▸ **What you will do**:
Taking the line with "action / 4_1_cts / 5_1_grt" as the first and the line with "0.279 | 0.0560 |" as the last, set down exactly every line in that range from the entries below, and no more.

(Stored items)
______________________________

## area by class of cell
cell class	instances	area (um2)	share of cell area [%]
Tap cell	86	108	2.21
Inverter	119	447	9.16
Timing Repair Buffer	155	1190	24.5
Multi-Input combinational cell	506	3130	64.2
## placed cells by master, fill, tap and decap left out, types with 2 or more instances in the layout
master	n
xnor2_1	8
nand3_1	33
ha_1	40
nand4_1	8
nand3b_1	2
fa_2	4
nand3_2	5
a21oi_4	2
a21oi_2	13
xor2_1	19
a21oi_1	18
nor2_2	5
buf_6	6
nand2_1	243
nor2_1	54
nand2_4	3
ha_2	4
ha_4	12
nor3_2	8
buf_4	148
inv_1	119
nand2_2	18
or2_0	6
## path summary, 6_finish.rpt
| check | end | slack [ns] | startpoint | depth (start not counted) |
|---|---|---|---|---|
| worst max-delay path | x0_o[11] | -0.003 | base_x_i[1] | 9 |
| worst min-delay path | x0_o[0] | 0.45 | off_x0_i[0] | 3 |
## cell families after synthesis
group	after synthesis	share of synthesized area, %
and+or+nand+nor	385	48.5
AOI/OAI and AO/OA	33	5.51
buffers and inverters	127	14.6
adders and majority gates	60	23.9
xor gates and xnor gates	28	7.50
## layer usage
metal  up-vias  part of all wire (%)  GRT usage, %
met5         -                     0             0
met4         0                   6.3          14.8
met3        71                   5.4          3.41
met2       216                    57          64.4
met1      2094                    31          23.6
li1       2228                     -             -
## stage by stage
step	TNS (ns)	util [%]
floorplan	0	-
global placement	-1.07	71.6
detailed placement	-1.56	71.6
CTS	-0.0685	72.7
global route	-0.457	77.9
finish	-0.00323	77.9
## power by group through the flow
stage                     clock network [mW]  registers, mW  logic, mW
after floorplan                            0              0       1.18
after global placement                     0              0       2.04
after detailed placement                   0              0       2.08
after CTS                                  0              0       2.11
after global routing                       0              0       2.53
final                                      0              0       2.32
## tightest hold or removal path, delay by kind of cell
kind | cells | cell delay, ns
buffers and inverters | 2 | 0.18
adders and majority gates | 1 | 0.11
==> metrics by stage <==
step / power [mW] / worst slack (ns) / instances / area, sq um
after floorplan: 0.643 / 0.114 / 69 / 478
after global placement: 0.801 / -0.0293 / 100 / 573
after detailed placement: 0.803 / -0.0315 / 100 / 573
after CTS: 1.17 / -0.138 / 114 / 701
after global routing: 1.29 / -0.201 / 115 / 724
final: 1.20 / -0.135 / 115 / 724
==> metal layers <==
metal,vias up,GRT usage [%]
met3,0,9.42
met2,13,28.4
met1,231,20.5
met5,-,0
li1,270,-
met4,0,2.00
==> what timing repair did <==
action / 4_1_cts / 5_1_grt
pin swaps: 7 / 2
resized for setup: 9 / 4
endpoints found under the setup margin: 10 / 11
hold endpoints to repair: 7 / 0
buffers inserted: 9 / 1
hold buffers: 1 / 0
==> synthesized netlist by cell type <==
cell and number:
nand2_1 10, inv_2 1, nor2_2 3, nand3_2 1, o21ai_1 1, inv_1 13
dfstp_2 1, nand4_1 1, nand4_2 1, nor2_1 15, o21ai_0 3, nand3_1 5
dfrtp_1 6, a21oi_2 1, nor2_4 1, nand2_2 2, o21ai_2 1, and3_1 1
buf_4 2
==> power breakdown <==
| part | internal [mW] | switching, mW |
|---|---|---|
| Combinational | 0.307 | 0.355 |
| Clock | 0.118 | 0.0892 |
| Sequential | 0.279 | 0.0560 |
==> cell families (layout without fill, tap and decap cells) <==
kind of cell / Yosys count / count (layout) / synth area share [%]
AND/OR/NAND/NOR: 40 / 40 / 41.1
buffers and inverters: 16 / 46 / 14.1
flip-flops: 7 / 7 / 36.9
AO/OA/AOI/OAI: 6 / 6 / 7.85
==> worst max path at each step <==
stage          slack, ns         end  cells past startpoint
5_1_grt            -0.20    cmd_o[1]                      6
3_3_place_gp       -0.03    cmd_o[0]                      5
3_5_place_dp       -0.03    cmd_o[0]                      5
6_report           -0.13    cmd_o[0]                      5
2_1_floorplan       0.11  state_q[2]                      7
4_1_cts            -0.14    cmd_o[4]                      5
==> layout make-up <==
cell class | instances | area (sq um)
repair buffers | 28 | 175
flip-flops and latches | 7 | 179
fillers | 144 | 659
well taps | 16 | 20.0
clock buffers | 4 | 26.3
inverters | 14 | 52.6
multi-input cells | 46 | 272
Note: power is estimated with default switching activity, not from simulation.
## config.mk

```make
export PLATFORM = sky130hd
export DESIGN_NAME = sha1_message_digest_flat
export DESIGN_NICKNAME = d
export VERILOG_FILES = /design/src/design/sha1_pkg.sv /design/src/design/sha1_in_if.sv /design/src/design/sha1_out_if.sv /design/src/design/sha1_front.sv /design/src/design/sha1_core.sv /design/src/design/sha1_message_digest.sv /design/src/flat_wrapper.sv
export SDC_FILE = /design/constraint.sdc
export NUM_CORES = 2
export LEC_CHECK = 0
export ABC_CLOCK_PERIOD_IN_PS = 17500
export BUFFER_PORTS_ARGS = -buffer_cell sky130_fd_sc_hd__buf_2
export CAP_MARGIN = 20
export CORE_MARGIN = 2
export CORE_UTILIZATION = 53
export DETAILED_ROUTE_END_ITERATION = 16
export MAX_ROUTING_LAYER = met4
export PLACE_DENSITY = 0.71
export SLEW_MARGIN = 20
export SYNTH_ARGS = -nofsm -noshare
export SYNTH_HDL_FRONTEND = slang
export SYNTH_SLANG_ARGS = --single-unit
```

## constraint.sdc

```tcl
create_clock -name clk -period 17.5 [get_ports clk]
set_input_delay 0.875 -clock clk [delete_from_list [all_inputs] [get_ports clk]]
set_output_delay 0.875 -clock clk [all_outputs]
set_load 0.01 [all_outputs]
```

______________________________

▸ **Result of the exercise**:
action / 4_1_cts / 5_1_grt
pin swaps: 7 / 2
resized for setup: 9 / 4
endpoints found under the setup margin: 10 / 11
hold endpoints to repair: 7 / 0
buffers inserted: 9 / 1
hold buffers: 1 / 0
==> synthesized netlist by cell type <==
cell and number:
nand2_1 10, inv_2 1, nor2_2 3, nand3_2 1, o21ai_1 1, inv_1 13
dfstp_2 1, nand4_1 1, nand4_2 1, nor2_1 15, o21ai_0 3, nand3_1 5
dfrtp_1 6, a21oi_2 1, nor2_4 1, nand2_2 2, o21ai_2 1, and3_1 1
buf_4 2
==> power breakdown <==
| part | internal [mW] | switching, mW |
|---|---|---|
| Combinational | 0.307 | 0.355 |
| Clock | 0.118 | 0.0892 |
| Sequential | 0.279 | 0.0560 |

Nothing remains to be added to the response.